**Instructions to follow:** In the data, find the word "inverters" and copy out every line that has it.

Top of Records provided

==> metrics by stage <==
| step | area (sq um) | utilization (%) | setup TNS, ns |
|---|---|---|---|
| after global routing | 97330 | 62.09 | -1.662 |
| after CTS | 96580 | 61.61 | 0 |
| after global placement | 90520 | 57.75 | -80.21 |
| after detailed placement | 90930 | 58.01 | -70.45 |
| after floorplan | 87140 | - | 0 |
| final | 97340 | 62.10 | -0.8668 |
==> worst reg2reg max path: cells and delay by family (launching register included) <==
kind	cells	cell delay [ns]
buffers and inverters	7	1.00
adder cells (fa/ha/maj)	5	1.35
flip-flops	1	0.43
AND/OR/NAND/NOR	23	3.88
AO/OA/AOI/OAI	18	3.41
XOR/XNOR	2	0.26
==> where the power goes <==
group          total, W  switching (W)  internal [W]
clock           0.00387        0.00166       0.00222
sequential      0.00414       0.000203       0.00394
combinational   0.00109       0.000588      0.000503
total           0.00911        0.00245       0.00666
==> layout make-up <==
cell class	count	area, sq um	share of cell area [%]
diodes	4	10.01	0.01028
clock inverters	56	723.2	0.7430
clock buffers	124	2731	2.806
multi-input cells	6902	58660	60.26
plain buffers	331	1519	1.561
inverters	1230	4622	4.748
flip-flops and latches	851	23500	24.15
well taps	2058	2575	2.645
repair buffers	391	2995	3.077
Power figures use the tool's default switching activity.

Bottom of Records provided
Top of Records provided

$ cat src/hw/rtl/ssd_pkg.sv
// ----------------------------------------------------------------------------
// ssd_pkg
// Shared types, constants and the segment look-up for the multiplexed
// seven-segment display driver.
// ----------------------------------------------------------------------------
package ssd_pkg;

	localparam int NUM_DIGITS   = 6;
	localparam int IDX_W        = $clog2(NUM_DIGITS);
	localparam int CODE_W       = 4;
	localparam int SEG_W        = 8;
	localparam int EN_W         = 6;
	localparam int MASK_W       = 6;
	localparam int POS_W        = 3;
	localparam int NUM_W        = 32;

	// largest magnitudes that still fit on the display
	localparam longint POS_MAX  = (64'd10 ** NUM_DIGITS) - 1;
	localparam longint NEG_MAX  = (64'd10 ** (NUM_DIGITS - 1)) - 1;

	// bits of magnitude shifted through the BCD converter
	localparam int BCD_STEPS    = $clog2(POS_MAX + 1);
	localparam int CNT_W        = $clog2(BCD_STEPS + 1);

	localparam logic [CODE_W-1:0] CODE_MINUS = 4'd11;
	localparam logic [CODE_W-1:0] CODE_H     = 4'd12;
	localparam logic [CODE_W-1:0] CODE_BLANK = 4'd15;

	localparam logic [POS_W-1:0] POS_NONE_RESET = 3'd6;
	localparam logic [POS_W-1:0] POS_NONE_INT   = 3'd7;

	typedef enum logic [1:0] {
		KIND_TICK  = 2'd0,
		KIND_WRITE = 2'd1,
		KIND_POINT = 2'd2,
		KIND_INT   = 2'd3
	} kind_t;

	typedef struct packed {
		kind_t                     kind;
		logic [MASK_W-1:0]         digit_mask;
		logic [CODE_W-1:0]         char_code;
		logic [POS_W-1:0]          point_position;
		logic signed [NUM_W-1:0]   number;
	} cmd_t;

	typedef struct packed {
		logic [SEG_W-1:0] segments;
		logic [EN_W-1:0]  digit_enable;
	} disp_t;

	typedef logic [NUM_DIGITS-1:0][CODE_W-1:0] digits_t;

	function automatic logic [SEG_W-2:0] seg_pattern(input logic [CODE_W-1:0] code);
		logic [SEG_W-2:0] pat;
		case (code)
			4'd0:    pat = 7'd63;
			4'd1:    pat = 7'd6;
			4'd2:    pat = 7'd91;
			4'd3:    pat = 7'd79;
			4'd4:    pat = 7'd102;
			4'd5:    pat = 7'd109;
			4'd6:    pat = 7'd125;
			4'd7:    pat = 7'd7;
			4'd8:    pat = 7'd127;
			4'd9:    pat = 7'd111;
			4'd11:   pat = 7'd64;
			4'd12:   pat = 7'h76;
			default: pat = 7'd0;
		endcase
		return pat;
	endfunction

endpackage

Bottom of Records provided

**Task output:**
buffers and inverters	7	1.00
clock inverters	56	723.2	0.7430
inverters	1230	4622	4.748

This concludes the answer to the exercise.